The answer must consist of each line below that contains the string "counted".
***
--- src/rtl/clk_tick_gen_tick_cnt.sv ---
// Modulo-MOD counter with a registered wrap pulse and a same-cycle carry for chaining.
// carry is high in the cycle whose edge will wrap the counter, so a following stage
// fed from carry advances on that same edge and its own wrap lines up with this one.
module tick_cnt
    import clk_tick_pkg::*;
#(
    parameter int MOD = 2
) (
    input  logic clk,
    input  logic rst,
    input  logic clr,
    input  logic inc,
    output logic carry,
    output logic wrap
);

    localparam int           W    = cnt_w(MOD);
    localparam logic [W-1:0] LAST = W'(MOD - 1);

    logic [W-1:0] cnt;

    assign carry = inc && (cnt == LAST);

    // Count on inc, wrap at LAST, and register a one-cycle wrap pulse.
    always_ff @(posedge clk or negedge rst) begin
        if (!rst) begin
            cnt  <= '0;
            wrap <= 1'b0;
        end else if (clr) begin
            cnt  <= '0;
            wrap <= 1'b0;
        end else begin
            wrap <= carry;
            if (carry) begin
                cnt <= '0;
            end else if (inc) begin
                cnt <= cnt + W'(1);
            end
        end
    end

endmodule
<file path="src/rtl/nand4_chk_pkg.sv">
// Shared types and helpers for the four-input NAND response checker.
//   state_t      : checker FSM states
//   MISR_POLY    : feedback polynomial of the response signature register
//   nand4_expect : golden {e,f,g} for an applied vector {a,b,c,d}
package nand4_chk_pkg;

    typedef enum logic [1:0] {
        IDLE  = 2'd0,
        RUN   = 2'd1,
        FLUSH = 2'd2,
        DONE  = 2'd3
    } state_t;

    localparam logic [15:0] MISR_POLY = 16'h1021;

    // vec = {a,b,c,d}, a in bit 3. Returns {e,f,g}.
    function automatic logic [2:0] nand4_expect(input logic [3:0] vec);
        logic e;
        logic f;
        logic g;
        e = ~(vec[3] & vec[2]);
        f = ~(vec[1] & vec[0]);
        g = ~(&vec);
        return {e, f, g};
    endfunction

endpackage

</file>
<file path="src/rtl/nand4_misr.sv">
// 16-bit multiple-input signature register with a 3-bit parallel input.
// Ports:
//   clk    in   rising-edge clock
//   rst    in   asynchronous active-high reset, loads SEED
//   load   in   reload SEED (takes priority over enable)
//   enable in   compress data into the signature this cycle
//   data   in   3-bit response word {e,f,g}
//   sig    out  current signature
module nand4_misr
    import nand4_chk_pkg::*;
#(
    parameter logic [15:0] SEED = 16'hFFFF
) (
    input  logic        clk,
    input  logic        rst,
    input  logic        load,
    input  logic        enable,
    input  logic [2:0]  data,
    output logic [15:0] sig
);

    always_ff @(posedge clk or posedge rst) begin
        if (rst) begin
            sig <= SEED;
        end else if (load) begin
            sig <= SEED;
        end else if (enable) begin
            sig <= ({sig[14:0], 1'b0} ^ (sig[15] ? MISR_POLY : 16'h0000)) ^ {13'b0, data};
        end
    end

endmodule

</file>
<file path="config.mk">
export PLATFORM = sky130hd
export DESIGN_NAME = nand4_misr
export DESIGN_NICKNAME = d
export VERILOG_FILES = /design/src/rtl/nand4_chk_pkg.sv /design/src/rtl/nand4_misr.sv
export SDC_FILE = /design/constraint.sdc
export NUM_CORES = 1
export LEC_CHECK = 0
export CORE_AREA = 5 5 42 44
export CTS_BUF_LIST = sky130_fd_sc_hd__clkbuf_8
export DETAILED_ROUTE_END_ITERATION = 8
export DIE_AREA = 0 0 47 49
export DONT_BUFFER_PORTS = 1
export PLACE_DENSITY = 0.76
export RECOVER_POWER = 25
export REMOVE_ABC_BUFFERS = 1
export SLEW_MARGIN = 20
export SYNTH_ARGS = -nofsm -noshare
export SYNTH_HDL_FRONTEND = slang
export SYNTH_SLANG_ARGS = --single-unit
</file>
<file path="constraint.sdc">
create_clock -name clk -period 1.97 [get_ports clk]
set_input_delay 0.197 -clock clk [delete_from_list [all_inputs] [get_ports clk]]
set_output_delay 0.197 -clock clk [all_outputs]
set_load 0.01 [all_outputs]
</file>
After elaboration in Yosys (flattened, before gate mapping)
Cells that the tools add are included.

operators by class
  reductions and logical operators = 1
  multipliers = 0
  add/subtract/negate cells = 0
  bitwise gates (word level) = 2
  divide/modulo/power cells = 0
  mux-type cells = 3
  shift operators = 0
  magnitude comparators = 0
  equality and inequality tests = 0

operators by type and width
  operator            count
  $mux W16            2
  $xor A16 B13 Y16    1
  $xor A16 B3 Y16     1
  $mux W13            1
  $reduce_bool A2 Y1  1

word-level totals
  register bits after elaboration = 16
  bits in read-only memories = 0
  input port bits = 7
  output and inout bits = 16
  memory bits (writable) = 0
  memories = 0
  latch bits = 0

Logic depth before layout (Yosys ltp)
  word-level depth = 5
  depth in mapped cells = 5
  gate-level depth less buffers = 2

Worst setup path after synthesis
Ideal clock, no wire load.

  path type = input -> register
  start = input port enable
  end = register sig[14]
  setup time = 0.082 ns
  cell stages on the path = 4
  path buffers = 3
  arrival time = 0.825 ns
  path slack = 1.063 ns
  required time = 1.888 ns
  path through = buf_6 buf_8 buf_8 a211o_1

on the way
  longest elaborated chain between the ends = 1

ends and longest elaborated chain
  item                                 line              source
  from (decl)                          nand4_misr.sv:17  input logic enable,
  $reduce_bool A2 Y1 (no source line)  -
  to (signal assigned)                 nand4_misr.sv:28  sig <= ({sig[14:0], 1'b0} ^ (sig[15] ? MISR_POLY : 16'h0000)) ^ {13'b0, data};
  to (decl)                            nand4_misr.sv:19  output logic [15:0] sig

No other way between the ends.
A chain may end at the register's enable or synchronous reset.

Worst setup path after layout
  start = register sig[15]
  end = output port sig[15]

No word-level cell between the ends.

==> impl_metrics.toml <==
[outcome]
status = "complete, no violations"

[global_routing]
grt_pass1_wl_mm = 2.29
grt-ovfl-total = 0
grt_pass1_vias = 481
grt_max_degree = 29
antenna_found_initial = 0
track_usage = 0.139

[clock_tree]
clockBufferDepth = 2
h-tree-depth = 1
clk_latency_ps = 240
cts_resized = 0
clockRootBuffer = "clkbuf_8"
tritoncts = "done"
cts_buffers = 3
clock-sinks = 16
hold_buffers = 0
cts.clk_slew.worst_paths_ps = 60
cts_setup_buffers = 0

[detailed_routing]
drt_iter0_drc = 11
route.detailed.drc = 0
vias_per_cell = 5.81
firstDrtPassIters = 4
vias = 436
drt.antenna.violating_nets = 0
routedWlPerCell_um = 18.1
routed_wl_mm = 1.36

[placement]
dpl.cell_count = 71
place_hpwl_um = 921
dp_slack_ps = 1060
io_buffers = 0
gp_congestion = 0.707
placed_cell_area_sq_um = 719

[final_layout]
filler_cell_count = 133
largest_register_ffs = 16
drive_gt1_frac = 0.339
stdcell_count = 75
fin_area_sq_um = 774
finalNetCount = 67
largestRegisters = "sig: 16 flops"
top_register = "sig"
diodes = 0
layout-area-overhead-vs-synth_pct = 3.17
fin_util = 0.553

[worst_setup_path]
crit_fanout = 5
required_ps = 1770
crit_path_end_kind = "output pin"
cp.arrival_ps = 860
cp-start-kind = "register"
crit_type = "reg -> out"

[sta]
max-slew-margin-rel = 0.610
tightest_slew_ps = 584
fin_setup_tns_ps = 0
drv_slew = 0
fin_worst_skew_ps = 1.67
timing_hold_violations_final = 0
fmax_ghz = 0.949
setup_viol = 0
fin_crit_sh = 0.535
grt_setup_unrepaired = "false"
fin_ws_ps = 916
period_minus_slack_ps = 1050

[yosys]
synth_top_cell_by_area = "dfstp_2"
synth-async-reset-ratio = 1.00
yosysSeqAreaShare = 0.560
netlist_area_sq_um = 751
syn_inst = 60
synthTopCellsByArea = "dfstp_2, a211o_1, and2b_1"
synth_commonest_cells = "dfstp_2, a211o_1, and2b_1"
synth_cell_types = 11
yosys.area.top_type_share = 0.560
postSynthAreaPerCell_sq_um = 12.5
synth-main-ff-cell = "dfstp_2"
ys_ff_latch = 16
yosysMostFrequentCell = "dfstp_2"
yosys_warnings = 0
synth_edf_count = 0

[power_and_ir_drop]
irDropWorstVdd_mv = 0.421
p_per_area_nw_per_um2 = 956
leakagePower_nw = 0.303

[floorplanning]
core_area_sq_um = 1400
dieArea_sq_um = 2300
die_width_um = 47
start_util = 0.536
io-pin-count = 23
fp.dieH_um = 49
rows = 14

[min_path]
hold_path_class = "in -> reg"

[run]
cap_violations = 0
[cell type report]
| cell class | instances | area, sq um | area share |
|---|---|---|---|
| multi-input cells | 38 | 275 | 0.355 |
| flip-flops and latches | 16 | 420 | 0.543 |
| well taps | 16 | 20.0 | 0.0258 |
| clock buffers | 4 | 55.1 | 0.0711 |
| inverters | 1 | 3.75 | 0.00485 |
[kinds of logic (layout without fill, tap and decap cells)]
logic type / count (synthesis) / in the layout / share of synthesized area
simple gates: 17 / 17 / 0.147
compound gates: 16 / 16 / 0.162
flops: 16 / 16 / 0.560
buf+inv: 6 / 5 / 0.0733
xor+xnor: 5 / 5 / 0.0583
[where the power goes]
part / internal, mW / switching (mW) / total (mW)
sequential: 0.371 / 0.0349 / 0.406
combinational: 0.0320 / 0.0216 / 0.0537
clock: 0.177 / 0.104 / 0.281
[final timing paths]
| check | start | slack [ps] | endpoint | cells after the start |
|---|---|---|---|---|
| max in group asynchronous | rst | 1690 | sig[9] | 1 |
| min reg2reg | sig[12] | 600 | sig[12] | 2 |
| min in group asynchronous | rst | 250 | sig[5] | 1 |
| max | sig[15] | 920 | sig[15] | 0 |
| max reg2reg | sig[15] | 1030 | sig[12] | 2 |
| min | load | 50 | sig[3] | 1 |
[layout by cell type (no fill, tap or decap)]
master / instances
dfstp_2: 16
a211o_1: 11
and2b_1: 8
xnor2_1: 5
nor3_1: 5
a21oi_1: 5
nor2b_1: 4
clkbuf_8: 4
inv_1: 1
[per-layer routing]
metal / track usage / share of wire
met5: 0 / 0
met4: 0.0691 / 0.016
met3: 0.0554 / 0.10
met2: 0.215 / 0.52
met1: 0.160 / 0.36
[per-stage QoR]
step	total power, mW	hold WS [ps]
after floorplan	0.451	299
after global placement	0.462	302
after detailed placement	0.465	305
after CTS	0.751	47.6
after global routing	0.778	47.3
final	0.741	51.5
Power figures use the tool's default switching activity.
==> RTL change 1 (same flow settings) <==
Make the reset (`rst`) synchronous in one clocked block. Comments in the files are not updated.
--- a/src/rtl/nand4_misr.sv
+++ b/src/rtl/nand4_misr.sv
@@ -20,5 +20,5 @@
 );
 
-    always_ff @(posedge clk or posedge rst) begin
+    always_ff @(posedge clk) begin
         if (rst) begin
             sig <= SEED;
Formal check against the unedited RTL: differs if rst is asserted again (counterexample within 4 cycles, from zero or initial values and one cycle with rst high); with rst held inactive, the same outputs for 10 cycles.
==> RTL change 1 against the unedited design <==
Worst setup slack better by 0.12 ns; global-route usage is 2.4 points lower; synthesized cell count is 5.0% lower; register-to-register slack better by 0.06 ns; die area stayed put; fmax is 12% higher; area after synthesis is 14% lower; wire length is 13% lower; count of clock-buffer cells in the layout is 1 lower; cell area is 13% lower; sequential cell count stayed put; sequential share of layout area is 6.9 points lower; critical path type unchanged; critical endpoint unchanged.
Power is not compared: it rests on default switching activity, and its combinational part moved more than twofold at a synthesized area within 25%.
==> RTL change 1: results (changes against the unedited design) <==
vias in the first global route 378 (was 481); sequential fraction of the synthesis area 49.71% (was 56.00%); Synth Cell Area 644.4 um^2 (was 750.7 um^2); wire per inst 16.07 um (was 18.08 um); layout cells sized above 1 24.56% (was 33.90%); yosys warns 0 (unchanged); Async S/R FF share, synth 0% (was 100.0%); detailed router's first-iteration violation count 5 (was 11); Sw Ratio 20.15%; CTS Buf Count 3 (unchanged); # Post-CTS Setup Buffers 0 (unchanged); Regs by FF count sig x16 (unchanged); routability cong. 0.6158 (was 0.7074); WP data arrival 0.74 ns (was 0.86 ns); GRT Total Usage 11.49% (was 13.87%); global-route wire length before repair 1787 um (was 2290 um); largest net degree at the start of global routing 22 (was 29); pre-CTS WS 1.089 ns (was 1.063 ns); Layout Skew 0.001700 ns (was 0.001666 ns); Via Count 417 (was 436); Area contributors post-synth dfxtp_1, mux2i_1, nand2_2 (was dfstp_2, a211o_1, and2b_1); status finished clean (unchanged); Filler cells 138 (was 133); actual slew at the worst max-slew pin 0.4677 ns (was 0.5838 ns); Leak 0.0002519 uW; Synth top cells by count dfxtp_1, mux2i_1, nand2_2 (was dfstp_2, a211o_1, and2b_1); Nets 66 (was 67); Netlist cell types 10 (was 11); # diodes 0 (unchanged)
[RTL change 1: cell families after synthesis]
kind of cell           Yosys count  synth area share, %
AND/OR/NAND/NOR                 17                16.89
flip-flops                      16                49.71
AO/OA/AOI/OAI                    5                4.854
buffers and inverters            3                4.660
multiplexers                    11                17.09
XOR/XNOR                         5                6.796
[RTL change 1: per-stage QoR]
stage,utilization [%],hold slack (ns),instances,instance area [um^2],total power (uW)
2_1_floorplan,-,0.3048,54,614.3,362.6
3_3_place_gp,45.27,0.3090,70,634.4,366.2
3_5_place_dp,45.27,0.3126,70,634.4,366.7
4_1_cts,48.21,0.04700,73,675.6,606.2
5_1_grt,48.21,0.04744,73,675.6,624.3
6_report,48.21,0.05553,73,675.6,597.5
[RTL change 1: final cells by class]
cell class / count / area [um^2] / share of cell area (%)
clock buffer: 3 / 41.29 / 6.111
multi-input combinational: 38 / 294.0 / 43.52
sequential: 16 / 320.3 / 47.41
tap: 16 / 20.02 / 2.963
[RTL change 1: final timing paths]
check	startpoint	end	slack [ns]	depth (start not counted)
max	sig[15]	sig[15]	1.03	0
min	enable	sig[0]	0.06	1
max reg2reg	sig[15]	sig[5]	1.09	2
min reg2reg	sig[9]	sig[9]	0.57	2
[RTL change 1: routing by layer]
layer / wire length, um / up-vias / track usage (%)
met4: 27 / 0 / 6.912
met3: 156 / 4 / 8.856
met5: 0 / - / 0
met2: 545 / 21 / 15.61
met1: 443 / 190 / 12.13
li1: - / 202 / -
[RTL change 1: power groups by stage]
stage / clock (uW) / combinational (uW) / sequential (uW)
final: 238 / 22.3 / 337
after global routing: 262 / 24.7 / 337
after CTS: 246 / 22.7 / 337
after detailed placement: 0 / 22.4 / 344
after global placement: 0 / 22.2 / 344
after floorplan: 0 / 20.3 / 342
==> RTL change 2 (same settings) <==
Without the edit above. Add an input register stage for `load`, `enable` and `data`, with the module's reset; this delays them by one clock. Comments in the files are not updated.
--- a/src/rtl/nand4_misr.sv
+++ b/src/rtl/nand4_misr.sv
@@ -20,11 +20,27 @@
 );
 
+    logic load_q;
+    logic enable_q;
+    logic [2:0] data_q;
+
+    always_ff @(posedge clk or posedge rst) begin
+        if (rst) begin
+            load_q   <= '0;
+            enable_q <= '0;
+            data_q   <= '0;
+        end else begin
+            load_q   <= load;
+            enable_q <= enable;
+            data_q   <= data;
+        end
+    end
+
     always_ff @(posedge clk or posedge rst) begin
         if (rst) begin
             sig <= SEED;
-        end else if (load) begin
+        end else if (load_q) begin
             sig <= SEED;
-        end else if (enable) begin
-            sig <= ({sig[14:0], 1'b0} ^ (sig[15] ? MISR_POLY : 16'h0000)) ^ {13'b0, data};
+        end else if (enable_q) begin
+            sig <= ({sig[14:0], 1'b0} ^ (sig[15] ? MISR_POLY : 16'h0000)) ^ {13'b0, data_q};
         end
     end
Check against the original RTL: not equivalent (a bounded check fails within 4 cycles, from zero or initial values and one cycle with rst high).
==> RTL change 2 against the unedited design <==
Final cell count is 15% higher; wire length shrank 1.3%; sequential share of layout area up 3.2 points; clock power shrank 7.5%; synthesized cell count up 8.3%; fmax down 26%; worst setup slack worse by 0.38 ns; sequential cell count is 5 higher; register-to-register slack lost 0.49 ns; cell area grew 23%; area after synthesis increased by 17%; clock skew grew 0.0027 ns; power rose by 15%.
==> RTL change 2: results (changes against the unedited design) <==
root buf cell clkbuf_8 (unchanged); slowest CP cell dfrtp_1; layout cells sized above 1 27.14% (was 33.90%); Post-DP HPWL 865.7 um (was 920.8 um); fin crit period 1.429 ns (was 1.054 ns); detailed router's first-iteration violation count 6 (was 11); Nets 78 (was 67); Layout Skew 0.004391 ns (was 0.001666 ns); clock-pin slew on the worst setup and hold paths 0.07 ns; GRT Total Usage 12.95% (was 13.87%); Netlist cell types 12 (was 11); maximum vdd drop 0.6561 mV (was 0.4213 mV); CTS H-tree depth 1 (unchanged); yosys warns 0 (unchanged); Async S/R FF share, synth 100.0% (unchanged); Filler cells 99 (was 133); RR Startpoint enable_q (was sig[15]); DR pass1 iterations 2 (was 4); Reg2Reg Setup Slack 0.54 ns (was 1.03 ns); largest net degree at the start of global routing 29 (unchanged); global-route wire length before repair 2152 um (was 2290 um); # diodes 0 (unchanged); slew margin rel. 51.47% (was 61.04%); Vias/cell 5.570 (was 5.813); # Post-CTS Setup Buffers 0 (unchanged); WP data arrival 1.60 ns (was 0.86 ns); Leak 0.0003843 uW (was 0.0003028 uW); Area contributors post-synth dfstp_2, dfrtp_1, a211o_1 (was dfstp_2, a211o_1, and2b_1); Regs by FF count sig x16, data_q x3 (was sig x16); sequential fraction of the synthesis area 62.29% (was 56.00%); Crit Path Class reg -> reg (was reg -> out); routability cong. 0.7091 (was 0.7074); Max Buffers Root-to-Sink 2 (unchanged); hold_ws 0.4967 ns (was 0.05149 ns); wire per inst 15.56 um (was 18.08 um); vias in the first global route 494 (was 481); CP max stage delay 0.82 ns; Skew-Pair Late Insertion Delay 0.25 ns; Switch Pwr 194.0 uW (was 160.9 uW); CTS Buf Count 3 (unchanged); top cell family by delay on the critical path flip-flops; pre-CTS WS 0.5444 ns (was 1.063 ns); Hold WC Path Type in -> async (was in -> reg); Synth top cells by count dfstp_2, a211o_1, and2b_1 (unchanged); initial antenna violation count 0 (unchanged); CP max FO 28 (was 5); status finished clean (unchanged); clock share of power 30.6% (was 38.0%); cell type with the largest total area after synthesis dfstp_2 (unchanged); Port-buffer cells 0 (unchanged)
## RTL change 2: final cells by class
class                           instances  area share, %
Clock buffer                            3          4.348
Clock inverter                          1         0.3953
Inverter                                1         0.3953
Multi-Input combinational cell         38          28.99
Sequential cell                        21          57.44
Timing Repair Buffer                    6          6.324
Tap cell                               16          2.108
## RTL change 2: repair_timing
item	CTS	global route
hold buffers	6	0
gates resized for setup	0	0
endpoints found under the hold margin	10	0
## RTL change 2: routing by layer
metal | part of all wire, % | track usage [%] | vias to the layer above
li1 | - | - | 235
met1 | 43 | 15.53 | 230
met2 | 51 | 19.91 | 14
met3 | 5.8 | 4.059 | 0
met4 | 0 | 6.912 | 0
met5 | 0 | 0 | -
## RTL change 2: metrics by stage
step                cells  cell area (um^2)  power (uW)
finish                 86             949.7       849.9
global route           86             949.7       896.2
CTS                    86             949.7       862.5
detailed placement     76             844.6       589.4
global placement       76             844.6       586.3
floorplan              60             824.5       571.7
## RTL change 2: power groups by stage
| stage | clock network (uW) | logic (uW) | registers, uW |
|---|---|---|---|
| 6_report | 260 | 64.3 | 526 |
| 5_1_grt | 292 | 72.6 | 532 |
| 4_1_cts | 271 | 65.0 | 527 |
| 3_5_place_dp | 0 | 55.4 | 534 |
| 3_3_place_gp | 0 | 53.6 | 533 |
| 2_1_floorplan | 0 | 48.9 | 523 |
## RTL change 2: path summary, 6_finish.rpt
| check | depth (start not counted) | end |
|---|---|---|
| max in group asynchronous | 2 | data_q[2] |
| hold / removal | 2 | load_q |
| setup / recovery | 2 | sig[10] |
| hold reg to reg | 2 | sig[1] |
| min in group clk | 1 | enable_q |
| setup reg to reg | 2 | sig[10] |
## RTL change 2: cells by family after synthesis
group | Yosys count | synth area share (%)
AOI/OAI and AO/OA | 16 | 13.86
xor gates and xnor gates | 5 | 5.000
buffers and inverters | 6 | 6.285
DFF | 21 | 62.29
and+or+nand+nor | 17 | 12.57
## RTL change 2: worst register-to-register path, cell delays in order (launching register included)
cell	delay (ns)
dfrtp_1	0.82
and2b_1	0.26
a211o_1	0.28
***
**SOLUTION TO THIS EXERCISE**:
check	startpoint	end	slack [ns]	depth (start not counted)
| check | depth (start not counted) | end |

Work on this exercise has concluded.